A shortage of paramedics and delays in unloading patients in northern New Brunswick are forcing paramedics from Quebec to come and lend a hand more often, which has elected officials on both sides of the border worried.
"It is certain that for us, it is disappointing," Normand Pelletier, the former mayor of Dalhousie, who was elected mayor of the new municipality of Baie-des-Hérons in November, said in French.
Pelletier denounces the fact area residents often have to wait sometimes an hour before receiving urgent care. Often, paramedics from Quebec have to come to the rescue, he said.
In Quebec, Pointe-à-la-Croix Mayor Pascal Bujold recently shared a post on Facebook claiming that paramedics in his area had to respond to an urgent call in Baie-des-Hérons, about a 30-minute drive northwest, leaving only one other team stationed in his region.

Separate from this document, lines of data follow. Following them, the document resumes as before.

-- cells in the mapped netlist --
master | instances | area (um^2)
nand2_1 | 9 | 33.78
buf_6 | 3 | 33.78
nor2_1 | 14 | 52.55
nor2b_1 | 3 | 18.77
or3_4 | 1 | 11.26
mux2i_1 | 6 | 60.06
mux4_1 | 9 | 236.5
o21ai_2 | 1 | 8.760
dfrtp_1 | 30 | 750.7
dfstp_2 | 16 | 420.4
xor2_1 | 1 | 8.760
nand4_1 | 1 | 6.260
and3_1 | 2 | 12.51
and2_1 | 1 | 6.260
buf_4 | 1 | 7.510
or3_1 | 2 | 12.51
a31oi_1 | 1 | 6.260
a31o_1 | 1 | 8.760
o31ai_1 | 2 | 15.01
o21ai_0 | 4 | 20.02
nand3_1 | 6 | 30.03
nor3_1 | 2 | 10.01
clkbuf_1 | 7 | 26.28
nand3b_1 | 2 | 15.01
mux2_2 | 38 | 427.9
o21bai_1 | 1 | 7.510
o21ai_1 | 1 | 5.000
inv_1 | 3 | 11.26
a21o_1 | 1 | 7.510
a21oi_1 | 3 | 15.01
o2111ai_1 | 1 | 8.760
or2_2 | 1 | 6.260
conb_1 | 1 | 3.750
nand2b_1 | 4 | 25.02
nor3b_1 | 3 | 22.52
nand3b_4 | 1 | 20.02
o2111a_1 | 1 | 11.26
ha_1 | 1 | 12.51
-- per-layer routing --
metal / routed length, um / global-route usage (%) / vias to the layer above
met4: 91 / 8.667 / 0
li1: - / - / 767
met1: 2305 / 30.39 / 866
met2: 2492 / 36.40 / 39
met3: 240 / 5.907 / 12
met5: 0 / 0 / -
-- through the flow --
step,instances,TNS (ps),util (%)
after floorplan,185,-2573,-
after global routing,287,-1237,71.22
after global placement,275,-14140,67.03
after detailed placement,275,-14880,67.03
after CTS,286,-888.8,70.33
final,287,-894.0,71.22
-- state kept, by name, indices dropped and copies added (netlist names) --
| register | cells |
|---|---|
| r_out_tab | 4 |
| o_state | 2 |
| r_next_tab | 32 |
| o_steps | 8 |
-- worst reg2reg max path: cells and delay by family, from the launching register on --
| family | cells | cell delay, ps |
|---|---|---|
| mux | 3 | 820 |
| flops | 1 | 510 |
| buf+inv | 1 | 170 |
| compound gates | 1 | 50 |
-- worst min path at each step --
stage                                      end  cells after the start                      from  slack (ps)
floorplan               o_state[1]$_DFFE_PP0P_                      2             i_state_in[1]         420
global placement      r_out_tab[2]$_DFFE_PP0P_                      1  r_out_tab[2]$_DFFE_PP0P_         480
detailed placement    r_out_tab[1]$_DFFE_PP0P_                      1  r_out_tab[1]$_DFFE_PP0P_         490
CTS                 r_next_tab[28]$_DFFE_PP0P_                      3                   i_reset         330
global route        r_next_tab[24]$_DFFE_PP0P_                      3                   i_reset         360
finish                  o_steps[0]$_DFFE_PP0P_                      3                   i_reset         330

"Recently, Pointe-à-la-Croix paramedics have been responding frequently in New Brunswick with ambulances from Quebec travelling to Balmoral, Dalhousie, Tide Head, Atholville, Val-d'Amour and even New Mills," Bujold wrote.
I am for mutual aid, it is important that we all help each other, but not at any price, not at the risk and peril of my citizens either. - Pascal Bujold, Pointe-à-la Croix mayor
"I am for mutual aid, it is important that we all help each other, but not at any price, not at the risk and peril of my citizens either," he said in an interview in French.
The use of Quebec paramedics for emergency calls in New Brunswick is not new, according to David Gagnon, who represents paramedics with the Canadian Union of Public Employees (FTPQ-CUPE 7300).
"It seems that [the frequency] is quite variable but that the number of interventions is increasingly [high]," he said in an email.
Gagnon said the lack of personnel in New Brunswick explains this situation, but there is also a shortage in Quebec, and we're only seeing the tip of the iceberg that we're about to hit.
Pelletier believes the problem also arises when paramedics from Restigouche are called to assist in other regions of New Brunswick.
"When you come in to work in the morning, you expect to work in Restigouche. [If] you went to Chaleur or the peninsula or Madawaska to help in the other regions of the province, we are already short of manpower in Restigouche as it is there," he said. "I find it disappointing and frustrating."
The company that employs the province's paramedics, Medavie, says staffing shortages can impact normal operations.
But spokesperson Éric Robichaud said "dynamic deployment" ensures ambulance coverage where it is needed.
"It quickly adapts to various scenarios and ambulances are continually repositioned as needed to mitigate risk and ensure regions remain covered," he said in an emailed statement.
Medavie has good relationships with paramedic organizations in Quebec and these workers can come and help their colleagues in New Brunswick, and vice versa, when possible, he added.
The labour shortage affecting New Brunswick hospitals also complicates the task of paramedics. At the Campbellton Regional Hospital — like other hospitals in the province — paramedics often have to wait hours for patients to be seen, during which time they are unavailable to respond to other calls.
"At some point, people are starting to get a little fed up with the situation with the Campbellton hospital," said the Pointe-à-la-Croix mayor.
The mayor of Baie-des-Hérons lays the blame not only on Medavie but also on the Vitalité Health Network and demands that concrete efforts be made in terms of recruitment.
"When you arrive at the regional hospital and there are six ambulances waiting to discharge clients, that doesn't help the situation either," said Pelletier.
"There is a big, big shortage of staff and we will have, with Vitalité and Medavie, to sit down and find solutions to these problems," he said.
Vitalité acknowledged delays in unloading ambulances is a complex and systemic problem and said it's working with its partners to find solutions.